Opinion
October 20, 1992
Appeal from the Supreme Court, New York County (Elliott Wilk, J.).
In this action to foreclose a mortgage, there was no error in directing Peregrine Company, the mortgagor's managing agent which occupies space in the premises rent free, to attorn to the court-appointed receiver, and to pay a reasonable rent as set forth in the court's order. While, absent an agreement to the contrary, a mortgagor cannot be required to pay rent to a mortgagee in possession (Holmes v Gravenhorst, 263 N.Y. 148), the mortgage at issue provides that the mortgagor in default, its "associates" and "affiliates", are required to pay a "reasonable rent." Peregrine Company fits within either definition, since, by virtue of an overlapping of both corporate officers and shareholders, there is "common control" of Peregrine Company, the mortgagor, and the corporation which owns all of the mortgagor's stock.

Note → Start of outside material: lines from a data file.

<file path="src/core/tmc_regs.vh">
`ifndef TMC_REGS_VH
`define TMC_REGS_VH
// register word offsets (byte address = 4 * index)
`define TMC_IDX_COUNT     3'h0
`define TMC_IDX_CCF       3'h1
`define TMC_IDX_CCS       3'h2
`define TMC_IDX_MODE      3'h3
`define TMC_IDX_CAPCTL    3'h4
`define TMC_IDX_OUTCTL    3'h5
`define TMC_IDX_EDGESEL   3'h6
// mode control fields
`define TMC_MODE_OVF_BIT  0
`define TMC_MODE_RUN_LO   2
`define TMC_MODE_RUN_HI   3
// capture control fields
`define TMC_CAP_CCF_BIT   0
`define TMC_CAP_SRC_BIT   1
`define TMC_CAP_CCS_BIT   2
// output control fields
`define TMC_OUT_OSPE_BIT  5
`define TMC_OUT_OSPT_BIT  6
// edge select fields (2 bits each: 00 fall,01 rise,10 none,11 both)
`define TMC_EDGE_IN1_LO   0
`define TMC_EDGE_IN2_LO   2
// run modes
`define TMC_RUN_STOP      2'h0
`define TMC_RUN_FREE      2'h1
`define TMC_RUN_CLR_EDGE  2'h2
`define TMC_RUN_CLR_MATCH 2'h3
// reset values
`define TMC_RST_COUNT     16'h0000
`define TMC_RST_CC        16'h0000
`define TMC_RST_CTL       8'h00
`endif

</file>
<file path="src/core/tmc_edge_detect.v">
`include "tmc_regs.vh"
module tmc_edge_detect (
  input  wire       mclk,
  input  wire       srst,
  input  wire       pin,
  input  wire [1:0] edge_sel,
  output reg        valid_edge,
  output reg        reverse_edge
);
  reg sync1;
  reg sync2;
  reg prev;
  wire rise;
  wire fall;
  assign rise = sync2 & ~prev;
  assign fall = ~sync2 & prev;
  always @(posedge mclk) begin
    if (srst) begin
      sync1        <= 1'b0;
      sync2        <= 1'b0;
      prev         <= 1'b0;
      valid_edge   <= 1'b0;
      reverse_edge <= 1'b0;
    end else begin
      sync1 <= pin;
      sync2 <= sync1;
      prev  <= sync2;
      case (edge_sel)
        2'h0: begin
          valid_edge   <= fall;
          reverse_edge <= rise;
        end
        2'h1: begin
          valid_edge   <= rise;
          reverse_edge <= fall;
        end
        2'h3: begin
          valid_edge   <= rise | fall;
          reverse_edge <= 1'b0;
        end
        default: begin
          valid_edge   <= 1'b0;
          reverse_edge <= 1'b0;
        end
      endcase
    end
  end
endmodule

</file>
<file path="src/core/tmc_avalon_slave.v">
`include "tmc_regs.vh"
module tmc_avalon_slave (
  input  wire        mclk,
  input  wire        srst,
  input  wire [4:0]  avs_address,
  input  wire        avs_read,
  input  wire        avs_write,
  input  wire [31:0] avs_writedata,
  input  wire [3:0]  avs_byteenable,
  output wire        avs_waitrequest,
  output reg  [31:0] avs_readdata,
  input  wire [31:0] rd_word,
  output wire [2:0]  reg_index,
  output wire        wr_stb,
  output wire        rd_stb
);
  // one wait cycle per access, then the ack cycle
  reg ack;
  always @(posedge mclk) begin
    if (srst) begin
      ack          <= 1'b0;
      avs_readdata <= 32'h00000000;
    end else begin
      ack <= (avs_read | avs_write) & ~ack;
      if (avs_read & ~ack)
        avs_readdata <= rd_word;
    end
  end
  assign avs_waitrequest = (avs_read | avs_write) & ~ack;
  assign reg_index = avs_address[4:2];
  assign wr_stb = avs_write & ack & (avs_byteenable[1:0] == 2'h3);
  assign rd_stb = avs_read & ack;
endmodule

</file>
<file path="src/core/tmc_timer.v">
// Functional notes
// 16-bit read-only up-counter, increments each clock when running.
// count reads live when running, 0000H when stopped.
// count clears on reset and when run mode cleared to 00.
// edge-clear mode: valid first-input edge clears count.
// match-clear mode: count equal to first register clears count.
// one-shot: soft trigger or first-input edge clears count.
// both capture/compare registers 16 bits, whole access, reset 0000H.
// software leaves first register alone while running.
// first compare: continuous compare, match interrupt, value held.
// first capture: reverse first-input edge or second-input edge.
// second compare: continuous compare, second match interrupt.
// second capture: loads count on valid first-input edge.
// stop colliding with capture gives undefined capture value.
// software stops timer before switching capture to compare.
// captured value kept until reset; rewrite before compare use.
// interval modes: first compare nonzero, mask second interrupt.
// PPG: second compare no greater than first.
// one-shot: the two compare values never equal.
// zero compare matches only on step 0000H to 0001H.
// reverse-phase capture gives no interrupt; second input interrupts. Code: only with source select 1, none when second input is capture source.
// second register capture ignores capture source select.
// run modes: 00 stop, 01 free, 10 edge clear, 11 match clear.
// overflow flag sets on FFFFH to 0000H rollover.
// capture source select: 0 second input, 1 reverse first.
// both inputs synchronised and edge detected before use.
`include "tmc_regs.vh"
module tmc_timer #(
  parameter WIDTH = 16
) (
  input  wire        mclk,
  input  wire        srst,
  input  wire [4:0]  avs_address,
  input  wire        avs_read,
  input  wire        avs_write,
  input  wire [31:0] avs_writedata,
  input  wire [3:0]  avs_byteenable,
  output wire        avs_waitrequest,
  output wire [31:0] avs_readdata,
  input  wire        timer_input_first,
  input  wire        timer_input_second,
  output reg         match_irq_first,
  output reg         match_irq_second,
  output reg         timer_output_pin
);
  // ---------------------------------------------------------------
  // registers
  // ---------------------------------------------------------------
  reg  [WIDTH-1:0] count;
  reg  [WIDTH-1:0] capture_compare_first;
  reg  [WIDTH-1:0] capture_compare_second;
  reg  [7:0]       timer_mode_control;
  reg  [7:0]       capcmp_control;
  reg  [7:0]       output_pin_control;
  reg  [7:0]       prescaler_edge_select;
  reg              prev_count_zero;
  reg  [31:0]      rd_word;
  wire [2:0]       reg_index;
  wire             wr_stb;
  wire             rd_stb;
  wire             in1_valid;
  wire             in1_reverse;
  wire             in2_valid;
  wire             in2_reverse;
  wire [1:0]       run_mode;
  wire             running;
  wire             ccf_capture;
  wire             ccs_capture;
  wire             cap_src;
  wire             oneshot_en;
  wire             soft_trig;
  wire             match_first;
  wire             match_second;
  wire             clear_evt;
  wire             wr_mode;
  wire             overflow;
  wire             cap_first_evt;
  // ---------------------------------------------------------------
  // bus and input stages
  // ---------------------------------------------------------------
  tmc_avalon_slave u_bus (
    .mclk            (mclk),
    .srst            (srst),
    .avs_address     (avs_address),
    .avs_read        (avs_read),
    .avs_write       (avs_write),
    .avs_writedata   (avs_writedata),
    .avs_byteenable  (avs_byteenable),
    .avs_waitrequest (avs_waitrequest),
    .avs_readdata    (avs_readdata),
    .rd_word         (rd_word),
    .reg_index       (reg_index),
    .wr_stb          (wr_stb),
    .rd_stb          ()
  );
  tmc_edge_detect u_in1 (
    .mclk         (mclk),
    .srst         (srst),
    .pin          (timer_input_first),
    .edge_sel     (prescaler_edge_select[`TMC_EDGE_IN1_LO+1:
                                         `TMC_EDGE_IN1_LO]),
    .valid_edge   (in1_valid),
    .reverse_edge (in1_reverse)
  );
  tmc_edge_detect u_in2 (
    .mclk         (mclk),
    .srst         (srst),
    .pin          (timer_input_second),
    .edge_sel     (prescaler_edge_select[`TMC_EDGE_IN2_LO+1:
                                         `TMC_EDGE_IN2_LO]),
    .valid_edge   (in2_valid),
    .reverse_edge (in2_reverse)
  );
  // ---------------------------------------------------------------
  // control decode
  // ---------------------------------------------------------------
  assign run_mode    = {timer_mode_control[`TMC_MODE_RUN_HI],
                        timer_mode_control[`TMC_MODE_RUN_LO]};
  assign running     = (run_mode != `TMC_RUN_STOP);
  assign ccf_capture = capcmp_control[`TMC_CAP_CCF_BIT];
  assign ccs_capture = capcmp_control[`TMC_CAP_CCS_BIT];
  assign cap_src     = capcmp_control[`TMC_CAP_SRC_BIT];
  assign oneshot_en  = output_pin_control[`TMC_OUT_OSPE_BIT];
  assign wr_mode     = wr_stb & (reg_index == `TMC_IDX_MODE);
  assign soft_trig   = wr_stb & (reg_index == `TMC_IDX_OUTCTL) &
                       avs_writedata[`TMC_OUT_OSPT_BIT];
  assign overflow    = running & (count == {WIDTH{1'b1}});
  // zero compare only hits after the count leaves 0000H
  assign match_first  = running & ~ccf_capture &
                        (count == capture_compare_first) &
                        ((count != {WIDTH{1'b0}}) | prev_count_zero);
  assign match_second = running & ~ccs_capture &
                        (count == capture_compare_second) &
                        ((count != {WIDTH{1'b0}}) | prev_count_zero);
  assign clear_evt =
    ((run_mode == `TMC_RUN_CLR_EDGE) & in1_valid) |
    ((run_mode == `TMC_RUN_CLR_MATCH) & match_first) |
    (running & oneshot_en & (soft_trig | in1_valid));
  assign cap_first_evt = running & ccf_capture &
                         (cap_src ? in1_reverse : in2_valid);
  // ---------------------------------------------------------------
  // counter
  // ---------------------------------------------------------------
  always @(posedge mclk) begin
    if (srst) begin
      count           <= `TMC_RST_COUNT;
      prev_count_zero <= 1'b0;
    end else begin
      if (!running)
        count <= `TMC_RST_COUNT;
      else if (clear_evt)
        count <= {WIDTH{1'b0}};
      else
        count <= count + {{(WIDTH-1){1'b0}}, 1'b1};
      // set when the count wraps or is cleared while running
      prev_count_zero <= running & (overflow | clear_evt);
    end
  end
  // ---------------------------------------------------------------
  // registers and captures
  // ---------------------------------------------------------------
  always @(posedge mclk) begin
    if (srst) begin
      capture_compare_first  <= `TMC_RST_CC;
      capture_compare_second <= `TMC_RST_CC;
      timer_mode_control     <= `TMC_RST_CTL;
      capcmp_control         <= `TMC_RST_CTL;
      output_pin_control     <= `TMC_RST_CTL;
      prescaler_edge_select  <= `TMC_RST_CTL;
    end else begin
      // a capture in the same cycle as a stop write stores the running count
      if (cap_first_evt)
        capture_compare_first <= count;
      else if (wr_stb & (reg_index == `TMC_IDX_CCF))
        capture_compare_first <= avs_writedata[WIDTH-1:0];
      if (running & ccs_capture & in1_valid)
        capture_compare_second <= count;
      else if (wr_stb & (reg_index == `TMC_IDX_CCS))
        capture_compare_second <= avs_writedata[WIDTH-1:0];
      if (wr_mode) begin
        timer_mode_control <= {4'h0, avs_writedata[3:1],
                               avs_writedata[`TMC_MODE_OVF_BIT] |
                               overflow};
        if (avs_writedata[`TMC_MODE_RUN_HI:`TMC_MODE_RUN_LO] == 2'h0)
          timer_mode_control[`TMC_MODE_OVF_BIT] <= 1'b0;
      end else if (overflow)
        timer_mode_control[`TMC_MODE_OVF_BIT] <= 1'b1;
      if (wr_stb & (reg_index == `TMC_IDX_CAPCTL))
        capcmp_control <= {5'h00, avs_writedata[2:0]};
      if (wr_stb & (reg_index == `TMC_IDX_OUTCTL))
        output_pin_control <= {2'h0, avs_writedata[5:0]};
      if (wr_stb & (reg_index == `TMC_IDX_EDGESEL))
        prescaler_edge_select <= {4'h0, avs_writedata[3:0]};
    end
  end
  // ---------------------------------------------------------------
  // interrupts and output pin
  // ---------------------------------------------------------------
  always @(posedge mclk) begin
    if (srst) begin
      match_irq_first  <= 1'b0;
      match_irq_second <= 1'b0;
      timer_output_pin <= 1'b0;
    end else begin
      // reverse-phase capture raises nothing; second input does only while cap_src selects reverse first
      match_irq_first  <= match_first |
                          (running & ccf_capture & cap_src &
                           in2_valid);
      match_irq_second <= match_second;
      if (!running)
        timer_output_pin <= 1'b0;
      else if (match_first | match_second)
        timer_output_pin <= ~timer_output_pin;
    end
  end
  // ---------------------------------------------------------------
  // read mux
  // ---------------------------------------------------------------
  always @* begin
    rd_word = 32'h00000000;
    case (reg_index)
      `TMC_IDX_COUNT:   rd_word[WIDTH-1:0] = running ? count :
                                             {WIDTH{1'b0}};
      `TMC_IDX_CCF:     rd_word[WIDTH-1:0] = capture_compare_first;
      `TMC_IDX_CCS:     rd_word[WIDTH-1:0] = capture_compare_second;
      `TMC_IDX_MODE:    rd_word[7:0] = timer_mode_control;
      `TMC_IDX_CAPCTL:  rd_word[7:0] = capcmp_control;
      `TMC_IDX_OUTCTL:  rd_word[7:0] = output_pin_control;
      `TMC_IDX_EDGESEL: rd_word[7:0] = prescaler_edge_select;
      default:          rd_word = 32'h00000000;
    endcase
  end
endmodule

</file>
<file path="config.mk">
export PLATFORM = sky130hd
export DESIGN_NAME = tmc_timer
export DESIGN_NICKNAME = d
export VERILOG_FILES = /design/src/core/tmc_edge_detect.v /design/src/core/tmc_avalon_slave.v /design/src/core/tmc_timer.v
export VERILOG_INCLUDE_DIRS = /design/src /design/src/core
export SDC_FILE = /design/constraint.sdc
export NUM_CORES = 1
export LEC_CHECK = 0
export ABC_CLOCK_PERIOD_IN_PS = 2000
export BUFFER_PORTS_ARGS = -buffer_cell sky130_fd_sc_hd__buf_4
export CORE_AREA = 2 2 103 105
export CTS_CLUSTER_SIZE = 24
export DETAILED_ROUTE_END_ITERATION = 6
export DIE_AREA = 0 0 105 107
export GPL_ROUTABILITY_DRIVEN = 1
export PLACE_DENSITY = 0.78
export SLEW_MARGIN = 20
export SYNTH_ARGS = -nofsm -noshare
export SYNTH_HDL_FRONTEND = slang
export SYNTH_SLANG_ARGS = --single-unit
</file>
<file path="constraint.sdc">
create_clock -name mclk -period 2 [get_ports mclk]
set_input_delay 0.1 -clock mclk [delete_from_list [all_inputs] [get_ports mclk]]
set_output_delay 0.1 -clock mclk [all_outputs]
set_load 0.02 [all_outputs]
</file>
Word level (Yosys, flattened, before mapping)
Cells that the tools add are included.

Bits in registers: 95. Input port bits: 47. Output and inout port bits: 36. Word-level logic and storage cells: 118.

Add/sub/neg operators: 1. Eq/ne operators: 16. Multiplexer cells: 14. Bitwise gates (word level): 53. Reductions and logical operators: 11.

Operator list (number): $mux W16 (5); $pmux W8 S7 (1); $and A1 B1 Y1 (33); $eq A16 B16 Y1 (2); $pmux W8 S3 (1); $add A16 B1 Y16 const B (1); $eq A16 B16 Y1 const B (1); $reduce_bool A16 Y1 (1); $or A1 B1 Y1 (11); $eq A2 B2 Y1 const B (5); $eq A3 B3 Y1 const B (3); $not A1 Y1 (9); $reduce_bool A2 Y1 (4); $eq A3 B2 Y1 const B (2); $logic_not A2 Y1 (3); $pmux W1 S3 (2); $eq A2 B1 Y1 const B (2); $mux W1 (4); $eq A3 B1 Y1 const B (1); $logic_not A3 Y1 (1); $reduce_or A3 Y1 (1); $pmux W1 S2 (1); $reduce_or A2 Y1 (1).

Depth between registers and ports, before layout
Depth after elaboration: 9. Gate-level depth with buffers: 9. Mapped depth without buffers: 7.

Modules after synthesis
From an unflattened synthesis, not the netlist that was laid out.

Cells, all modules: 642. Area total of the unflattened synthesis: 6318.6 um2.

By module, submodules not included: tmc_timer (times used 1, cells an instance 452, area an instance 4231.6 um2, seq. area each 1381.3 um2); tmc_avalon_slave (times used 1, cells an instance 154, area an instance 1704.1 um2, seq. area each 660.6 um2); tmc_edge_detect (times used 2, cells an instance 18, area an instance 191.4 um2, seq. area each 100.1 um2).

Least setup slack after synthesis
Ideal clock, no wire load.

Kind: register to register. Start point: reg count[0]. End point: reg count[10]. Library setup time: 0.134 ns. Arrival: 1.760 ns. Required time: 1.866 ns. Path slack: 0.106 ns. Cell stages (with the launch flop): 10. Path buffers: 2. Clock period less this slack: 1.894 ns. Path through: dfxtp_1 clkbuf_2 inv_1 ha_1 nor4b_1 a41oi_1 nand4_1 a21oi_4 buf_6 nor4_1.

Longest elaborated chain between the ends: 7. Elaborated cells between the ends (all ways): 10. Classes of those cells: add/sub (1); eq/ne (1); bitwise (6); reduce/logical (2).

Ends and longest elaborated chain: start, declared (RTL line tmc_timer.v:49) `reg [WIDTH-1:0] count;`; start signal, assigned (RTL line tmc_timer.v:146) `` count <= `TMC_RST_COUNT; ``; start signal, assigned (RTL line tmc_timer.v:150) `` count <= `TMC_RST_COUNT; ``; start signal, assigned (RTL line tmc_timer.v:152) `count <= {WIDTH{1'b0}};`; $eq A16 B16 Y1 or $reduce_bool A16 Y1 (tied branches) (RTL line tmc_timer.v:130, tmc_timer.v:131); $and A1 B1 Y1 or $or A1 B1 Y1 (tied branches) (RTL line tmc_timer.v:129, tmc_timer.v:131); $and A1 B1 Y1 (RTL line tmc_timer.v:130) `(count == capture_compare_first) &`; $and A1 B1 Y1 (RTL line tmc_timer.v:137) `` ((run_mode == `TMC_RUN_CLR_MATCH) & match_first) | ``; $or A1 B1 Y1 (2 in a row) (RTL line tmc_timer.v:136) `` ((run_mode == `TMC_RUN_CLR_EDGE) & in1_valid) | ``; $reduce_or A3 Y1 (no source line).

Several ways; a longest one is shown, not always the timed one. A chain may end at the register's enable or synchronous reset.

Final worst setup path
Start point: reg count[5]. End point: reg timer_output_pin.

Longest elaborated chain between the ends: 4. Elaborated cells between the ends (all ways): 9. Classes of those cells: eq/ne (2); bitwise (6); reduce/logical (1).

Ends and longest elaborated chain: $eq A16 B16 Y1 (tied with other cells) (RTL line tmc_timer.v:130); $and A1 B1 Y1 (tied with other cells) (RTL line tmc_timer.v:129) `assign match_first = running & ~ccf_capture &`; $and A1 B1 Y1, on equally long branches (RTL line tmc_timer.v:130, tmc_timer.v:133); $or A1 B1 Y1 * (RTL line tmc_timer.v:212) `else if (match_first | match_second)`; end signal, assigned (RTL line tmc_timer.v:213) `timer_output_pin <= ~timer_output_pin;`; end, declared (RTL line tmc_timer.v:44) `output reg timer_output_pin`.

Mark *: on every way between the ends. The rest lies on a longest branch, timed or not.

==> results.toml <==
[routing]
drtAntennaViolNets = 0
viasPerCell = 5.82
routed_wl_um = 13200
dr.pass1.iters = 5
num_vias = 4488
routedWlPerCell_um = 17.1
drc = 0
drt_iter0_markers = 436

[critical_path]
crit_buf_inv = 1
critPathArrivalTime_ns = 2.20
worstRegToRegCells = 7
startpoint_type = "register"
max_stage_delay_ns = 0.51
path_delay_family = "simple AND/OR/NAND/NOR gates"
cp_cell_sequence = "buf_4 > xnor2_1 > nand4_1 > nor3_1 > nand4_1 > and3_1 > o21a_1"
cp_num_cells = 7
path_max_fanout = 6
critPathSlowestCell = "dfxtp_1"
path_class = "reg -> reg"
crit_required_ns = 2.27
cp-end-kind = "register"
worst_path_most_repeated_cell = "nand4_1"

[final_layout]
fin_cells = 771
antennaDiodeCount = 0
drive_above_1_share = 0.191
final_core_util = 0.582
synthToLayoutAreaGrowth_pct = 16.1
final_nets = 683

[die]
die_area_sq_mm = 0.0112
die_x_um = 105
initial_core_util = 0.501
coreArea_sq_mm = 0.0101
pin_count = 83
die_h_um = 107
core.rowCount = 37

[yosys]
ys_ff_latch = 95
synth-simple-area-share = 0.193
synth_cell_types = 54
synth_top_family_by_area = "simple AND/OR/NAND/NOR gates"
synth_adder_area_share = 0.0148
synth_xor_area_frac = 0.0779
netlist_instances = 584
synth-main-ff-cell = "dfxtp_1"
syn_avg_cell_area_sq_um = 8.66
ys_seq_area_frac = 0.376
synth-edff-count = 0
synth_top_cell_by_area = "dfxtp_1"
syn_area_sq_mm = 0.00506
synth_top_area_frac = 0.376
yosysWarnings = 0
async_flop_share = 0
muxShareOfSynthArea = 0.102
synth_compound_area_frac = 0.151
synth_area_leaders = "dfxtp_1 38%, mux2i_1 9.5%, nor2_1 6.8%, xnor2_1 5.2%, a211oi_1 4.9%"

[timing]
finalSetupViolCount = 0
relSlewSlack = 0.526
final.setup.tns_ns = 0
slew_violations = 0
worstMarginPinSlew_ns = 0.711
finalCriticalPeriod_ns = 1.94
hold_viol_final = 0
timing.hold.ws_ns = 0.0291
rsz0062_at_grt = "no"
fmax_mhz = 516
finalCritPeriodShare = 0.969
clock_skew_ns = 0.0129

[clock_tree]
worstSkewPairLatency_ns = 0.37
cts_setup_buffers = 0
numCtsBuffers = 9
cts_tree = "done"
clock_path_buffers = 2
cts.clk_slew.worst_paths_ns = 0.09
cts.root.buffer_cell = "clkbuf_8"
clkSinkCount = 95
htree_levels = 3

[min_path]
hold_path.class = "in -> reg"
whs_path_depth = 3

[grt]
grt_usage = 0.238
grt_pass1_vias = 4335
grt_first_pass_wirelength_um = 21400
grt_start_max_net_pins = 66
antenna_found_initial = 0
grt_overflow = 0

[outcome]
status = "finished, final reports clean"

[placed_design]
dpl.cell_count = 751
port-buffer-count = 46
gp_congestion = 0.913
dp.final_hpwl_um = 9280

[job]
cap_violations = 0

[power_and_ir_drop]
powerDensity_mw_per_mm2 = 612
peakVddDrop_v = 0.000326
p_leak_nw = 2.34
==> cells by family (layout without fill, tap and decap cells) <==
| group | Yosys count | in the layout |
|---|---|---|
| xor gates and xnor gates | 45 | 45 |
| AOI/OAI and AO/OA | 106 | 106 |
| other | 1 | 16 |
| adders and majority gates | 6 | 6 |
| DFF | 95 | 95 |
| muxes | 51 | 51 |
| buffers and inverters | 79 | 115 |
| and+or+nand+nor | 201 | 201 |
==> placed cells by master, fill, tap and decap left out, types with 9 or more instances in the layout <==
master / synthesis / routed
mux2i_1: 48 / 48
xnor2_1: 30 / 29
a22oi_1: 10 / 10
nor3_1: 11 / 10
a222oi_1: 9 / 9
nand2_1: 24 / 24
xor2_1: 15 / 15
nor4_1: 18 / 17
nor2_1: 91 / 91
conb_1: 1 / 16
buf_4: 22 / 82
a211oi_1: 33 / 33
dfxtp_1: 95 / 88
nand4_1: 13 / 13
a21oi_1: 27 / 27
inv_1: 10 / 10
clkbuf_8: 0 / 11
nand3_1: 15 / 15
==> Yosys cell counts, drive strengths merged (2+ instances only) <==
library cell	number
a22o	2
nand2	25
a21oi	28
a22oi	10
inv	10
mux2i	48
a32oi	2
a222oi	9
nor3	13
nor2b	7
nor3b	2
xor2	15
o21a	2
nand4	13
a211oi	33
ha	6
nor4b	2
nand3	15
dfxtp	95
nor2	91
a221oi	2
nor4	18
clkbuf	28
o22ai	3
and2	3
buf	41
nand2b	3
mux2	3
o21ai	7
and3	4
xnor2	30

Moreover, as Peregrine Company's occupancy is an incident of its role as the building's managing agent, the jural relationship between principal and agent brings it within the definition of "affiliate" of the mortgagor. Further, a mortgagor may not contract away his right to receive rent, or lease space for a nominal rent, in violation of the lien of the mortgagee, where, as here, the mortgage contains an assignment of rents (Bank of Manhattan Trust Co. v 571 Park Ave. Corp., 263 N.Y. 57; New York City Community Preservation Corp. v Michelin Assocs., 115 A.D.2d 715, lv denied 68 N.Y.2d 604).
We have considered the remaining arguments and find them to be without merit.
Concur — Sullivan, J.P., Carro, Milonas and Kupferman, JJ.